The bacterial Shannon, ACE, and Chao1 indices in LT and HT decreased significantly with increasing soil depth, and were markedly higher at 0–20 cm and 20–40 cm and markedly lower at 40–60 cm than in NT (p < 0.05) (Table 2). The Simpson index reached a maximum and a minimum in NT (0.023) and LT (0.007) at 0–20 cm, respectively, and was markedly lower in LT than in NT at 20–40 cm, whereas the opposite trend was observed at the 40–60 cm depth. Furthermore, the Simpson index at 0–20 cm was markedly lower in LT and markedly higher in NT than at 40–60 cm (p < 0.05).
The PCoA results demonstrated that the cumulative contribution rate of PC1 and PC2 was 77.02%, with PC1 accounting for 47.66% (Figure 3). The soil samples were divided into three clusters according to the spatial distribution distance, indicating a more similar soil bacterial community structure in the same peatland, whereas no significant difference was detected at different depths. Therefore, the soil bacterial community composition appeared to be remarkably dependent on peatland type rather than soil depth.

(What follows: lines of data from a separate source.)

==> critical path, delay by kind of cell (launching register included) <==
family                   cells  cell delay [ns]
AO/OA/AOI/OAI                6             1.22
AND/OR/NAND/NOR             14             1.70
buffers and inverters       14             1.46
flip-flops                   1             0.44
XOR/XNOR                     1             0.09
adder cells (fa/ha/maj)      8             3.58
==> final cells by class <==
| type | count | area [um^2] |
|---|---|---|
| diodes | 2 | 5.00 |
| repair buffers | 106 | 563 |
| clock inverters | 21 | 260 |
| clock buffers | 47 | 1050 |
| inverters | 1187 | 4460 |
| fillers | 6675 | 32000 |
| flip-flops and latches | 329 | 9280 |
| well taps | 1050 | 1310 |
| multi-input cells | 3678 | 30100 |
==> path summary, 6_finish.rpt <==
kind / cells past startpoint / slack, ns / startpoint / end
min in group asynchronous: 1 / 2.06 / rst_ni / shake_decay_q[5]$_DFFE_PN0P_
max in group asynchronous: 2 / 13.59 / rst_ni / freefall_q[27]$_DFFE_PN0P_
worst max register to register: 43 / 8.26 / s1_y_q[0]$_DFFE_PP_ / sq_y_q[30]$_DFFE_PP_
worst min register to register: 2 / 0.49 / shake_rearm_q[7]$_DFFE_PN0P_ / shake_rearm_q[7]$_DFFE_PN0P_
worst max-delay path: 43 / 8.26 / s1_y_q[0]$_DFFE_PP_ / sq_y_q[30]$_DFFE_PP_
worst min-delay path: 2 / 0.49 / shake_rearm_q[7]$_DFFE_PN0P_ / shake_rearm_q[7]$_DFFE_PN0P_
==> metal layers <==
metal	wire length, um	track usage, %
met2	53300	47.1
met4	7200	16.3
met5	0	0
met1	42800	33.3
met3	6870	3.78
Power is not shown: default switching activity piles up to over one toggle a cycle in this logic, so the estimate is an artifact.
===== src/rtl/rwst_pkg.sv =====
// Package for the raycast wall slice texturer: fixed sizes, constants and state type.
// Used by rwst_div and raycast_wall_slice_texturer_top; depends on nothing.
package rwst_pkg;

    localparam int TEX_DIM    = 64;
    localparam int SCREEN_H   = 512;
    localparam int DIV_W      = 26;
    localparam int DIV_CNT_W  = $clog2(DIV_W);

    localparam logic [5:0]       TEX_MAX     = 6'(TEX_DIM - 1);
    localparam logic [14:0]      HALF_SCREEN = 15'(SCREEN_H / 2);
    localparam logic [8:0]       LAST_SCREEN = 9'(SCREEN_H - 1);
    localparam logic [DIV_W-1:0] H_DIVIDEND  = DIV_W'(SCREEN_H * 65536);
    localparam logic [DIV_W-1:0] S_DIVIDEND  = DIV_W'(TEX_DIM * 65536);
    localparam logic [15:0]      HEIGHT_MAX  = 16'hFFFF;
    localparam logic [23:0]      STEP_MAX    = 24'hFFFFFF;

    typedef enum logic [6:0] {
        ST_IDLE = 7'b0000001,
        ST_DIST = 7'b0000010,
        ST_DIVH = 7'b0000100,
        ST_STEP = 7'b0001000,
        ST_DIVS = 7'b0010000,
        ST_MUL2 = 7'b0100000,
        ST_OUT  = 7'b1000000
    } state_t;

endpackage


===== src/rtl/rwst_div.sv =====
// Restoring unsigned divider, one quotient bit per cycle.
// Depends on rwst_pkg for the operand width.
module rwst_div (
    input  logic                        clk,
    input  logic                        rst_n,
    input  logic                        start,
    input  logic [rwst_pkg::DIV_W-1:0]  dividend,
    input  logic [rwst_pkg::DIV_W-1:0]  divisor,
    output logic                        done,
    output logic [rwst_pkg::DIV_W-1:0]  quotient
);
    import rwst_pkg::*;

    logic [DIV_W-1:0]     rem_reg, quo_reg, dvs_reg;
    logic [DIV_CNT_W-1:0] cnt_reg;
    logic                 busy_reg, done_reg;
    logic [DIV_W:0]       trial;
    logic                 fits;

    assign trial = {rem_reg, quo_reg[DIV_W-1]};
    assign fits  = trial >= {1'b0, dvs_reg};

    always_ff @(posedge clk or negedge rst_n)
    begin
        if (!rst_n)
        begin
            busy_reg <= 1'b0;
            done_reg <= 1'b0;
            cnt_reg  <= '0;
        end
        else
        begin
            done_reg <= 1'b0;
            if (start)
            begin
                busy_reg <= 1'b1;
                cnt_reg  <= '0;
            end
            else if (busy_reg)
            begin
                cnt_reg <= cnt_reg + 1'b1;
                if (cnt_reg == DIV_CNT_W'(DIV_W - 1))
                begin
                    busy_reg <= 1'b0;
                    done_reg <= 1'b1;
                end
            end
        end
    end

    always_ff @(posedge clk)
    begin
        if (start)
        begin
            rem_reg <= '0;
            quo_reg <= dividend;
            dvs_reg <= divisor;
        end
        else if (busy_reg)
        begin
            rem_reg <= fits ? DIV_W'(trial - {1'b0, dvs_reg}) : trial[DIV_W-1:0];
            quo_reg <= {quo_reg[DIV_W-2:0], fits};
        end
    end

    assign done     = done_reg;
    assign quotient = quo_reg;

endmodule
[src/flat_wrapper.sv]
// flat-port wrapper written by rule: the top's interface ports become plain ports
module modem_response_and_call_state_flat 
  (clock, reset, csr_wr_en, csr_wr_data, req_ch_valid, req_ch_cmd, req_ch_rx_byte, req_ch_ready, rsp_ch_valid, rsp_ch_line_done, rsp_ch_line_kind, rsp_ch_entry_count, rsp_ch_ok_seen, rsp_ch_error_seen, rsp_ch_call_phase, rsp_ch_mute_on, rsp_ch_timed_out, rsp_ch_ready);
  mrcs_req_if req_ch_i ();
  mrcs_rsp_if rsp_ch_i ();
  input  logic clock;
  input  logic reset;
  input  logic csr_wr_en;
  input  logic [15:0] csr_wr_data;
  input wire logic [$bits(req_ch_i.valid)-1:0] req_ch_valid;
  input wire logic [$bits(req_ch_i.cmd)-1:0] req_ch_cmd;
  input wire logic [$bits(req_ch_i.rx_byte)-1:0] req_ch_rx_byte;
  output wire logic [$bits(req_ch_i.ready)-1:0] req_ch_ready;
  output wire logic [$bits(rsp_ch_i.valid)-1:0] rsp_ch_valid;
  output wire logic [$bits(rsp_ch_i.line_done)-1:0] rsp_ch_line_done;
  output wire logic [$bits(rsp_ch_i.line_kind)-1:0] rsp_ch_line_kind;
  output wire logic [$bits(rsp_ch_i.entry_count)-1:0] rsp_ch_entry_count;
  output wire logic [$bits(rsp_ch_i.ok_seen)-1:0] rsp_ch_ok_seen;
  output wire logic [$bits(rsp_ch_i.error_seen)-1:0] rsp_ch_error_seen;
  output wire logic [$bits(rsp_ch_i.call_phase)-1:0] rsp_ch_call_phase;
  output wire logic [$bits(rsp_ch_i.mute_on)-1:0] rsp_ch_mute_on;
  output wire logic [$bits(rsp_ch_i.timed_out)-1:0] rsp_ch_timed_out;
  input wire logic [$bits(rsp_ch_i.ready)-1:0] rsp_ch_ready;
  assign req_ch_i.valid = req_ch_valid;
  assign req_ch_i.cmd = req_ch_cmd;
  assign req_ch_i.rx_byte = req_ch_rx_byte;
  assign req_ch_ready = req_ch_i.ready;
  assign rsp_ch_valid = rsp_ch_i.valid;
  assign rsp_ch_line_done = rsp_ch_i.line_done;
  assign rsp_ch_line_kind = rsp_ch_i.line_kind;
  assign rsp_ch_entry_count = rsp_ch_i.entry_count;
  assign rsp_ch_ok_seen = rsp_ch_i.ok_seen;
  assign rsp_ch_error_seen = rsp_ch_i.error_seen;
  assign rsp_ch_call_phase = rsp_ch_i.call_phase;
  assign rsp_ch_mute_on = rsp_ch_i.mute_on;
  assign rsp_ch_timed_out = rsp_ch_i.timed_out;
  assign rsp_ch_i.ready = rsp_ch_ready;
  modem_response_and_call_state u_core (.clock(clock), .reset(reset), .csr_wr_en(csr_wr_en), .csr_wr_data(csr_wr_data), .req_ch(req_ch_i), .rsp_ch(rsp_ch_i));
endmodule
[config.mk]
export PLATFORM = sky130hd
export DESIGN_NAME = modem_response_and_call_state_flat
export DESIGN_NICKNAME = d
export VERILOG_FILES = /design/src/rtl/mrcs_pkg.sv /design/src/rtl/mrcs_channels.sv /design/src/rtl/modem_response_and_call_state.sv /design/src/flat_wrapper.sv
export SDC_FILE = /design/constraint.sdc
export NUM_CORES = 1
export LEC_CHECK = 0
export ABC_AREA = 1
export BUFFER_PORTS_ARGS = -buffer_cell sky130_fd_sc_hd__buf_2
export CAP_MARGIN = 10
export CORE_MARGIN = 2
export CORE_UTILIZATION = 45
export DETAILED_ROUTE_END_ITERATION = 6
export PLACE_DENSITY = 0.62
export SYNTH_ARGS = -nofsm -noshare
export SYNTH_HDL_FRONTEND = slang
export SYNTH_SLANG_ARGS = --single-unit
[constraint.sdc]
create_clock -name clock -period 7.72 [get_ports clock]
set_input_delay 1.544 -clock clock [delete_from_list [all_inputs] [get_ports clock]]
set_output_delay 1.544 -clock clock [all_outputs]
set_load 0.05 [all_outputs]
`config.mk`:
```
export PLATFORM = sky130hd
export DESIGN_NAME = bstk_mem
export DESIGN_NICKNAME = d
export VERILOG_FILES = /design/src/bstk_pkg.sv /design/src/bstk_mem.sv
export SDC_FILE = /design/constraint.sdc
export NUM_CORES = 2
export LEC_CHECK = 0
export ABC_CLOCK_PERIOD_IN_PS = 7510
export BUFFER_PORTS_ARGS = -buffer_cell sky130_fd_sc_hd__buf_2
export CORE_UTILIZATION = 30
export CTS_CLUSTER_SIZE = 20
export DETAILED_ROUTE_END_ITERATION = 6
export SETUP_SLACK_MARGIN = 0.1
export SYNTH_ARGS = -nofsm -noshare
export SYNTH_HDL_FRONTEND = slang
export SYNTH_SLANG_ARGS = --single-unit
```
`constraint.sdc`:
```
create_clock -name clk -period 7.51 [get_ports clk]
set_input_delay 1.1265 -clock clk [delete_from_list [all_inputs] [get_ports clk]]
set_output_delay 1.1265 -clock clk [all_outputs]
set_load 0.02 [all_outputs]
```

3.3. Composition and Structure of the Soil Bacterial Community

A total of 15 bacterial phyla with a relative abundance greater than 1% were observed, among which the dominant phyla were Actinomycetota (18.10–31.22%), Proteobacteria (4.57–23.83%), Firmicutes (1.22–23.16%), Chloroflexota (10.09%#x2013;20.36%), Acidobacteriota (5.51–20.11%), and Bacteroidota (3.08–10.57%) (Figure 4a). Along the soil depth gradients, the relative abundance of Actinomycetota tended to decrease first and then increase in LT, whereas the opposite trend was observed in NT. The relative abundances of Proteobacteria and Acidobacteriota were markedly higher in LT and HT than those in NT at each depth, whereas the relative abundance of Firmicutes showed the opposite trend. The relative abundance of Chloroflexota was higher in NT than in LT and HT at all depths, but the difference was not significant (p > 0.05). The relative abundance of Bacteroidota was highest in HT compared to both LT and NT at each depth.
At the genus level, the soil samples were dominated by Gaiella (2.99–13.88%), Alicyclobacillus (0–12.30%), KD4-96 (5.40–10.57%), Oryzihumus (0.39–10.18%), Caldisericum (0–9.99%), Pseudolabrys (0.28–6.62%), Candidatus_Solibacter (0.53–5.97%), norank_o__Subgroup_7 (1.07–5.21%), and norank_f__Bacteroidetes_vadinHA17 (1.06–5.09%) (Figure 4b). Among them, the relative abundance of Gaiella was higher in NT than in LT and HT at each depth, whereas the relative abundances of Pseudolabrys and norank_o__Subgroup_7 exhibited the opposite trend. Alicyclobacillus and Caldisericum occurred only in HT and NT, and their relative abundances varied greatly between samples, peaking at 40–60 cm and 0–20 cm in NT, respectively. There was no significant difference in the relative abundance of KD4-96 among the different samples (p > 0.05). The relative abundance of Oryzihumus in LT was markedly lower at 0–20 cm and 20–40 cm and markedly higher at 40–60 cm than that in HT and NT (p < 0.05). Moreover, HT exhibited the highest relative abundances of Candidatus_Solibacter and norank_f__Bacteroidetes_vadinHA17 compared to both LT and NT at each depth.
Significant differences between the three peatlands at the phylum level were further detected at different depths. The relative abundances of Proteobacteria, Acidobacteriota, Firmicutes, Gemmatimonadota, Caldisericota, and MBNT15 among different peatlands varied significantly at each depth, whereas the relative abundance of Methylomirabilota only differed markedly at 0–20 cm and 20–40 cm (Figure 5). Additionally, extremely significant differences in the relative abundances of Proteobacteria and Firmicutes were observed between the three peatlands at all depths, whereas extremely significant differences in Caldisericota abundance were only observed at 0–20 cm.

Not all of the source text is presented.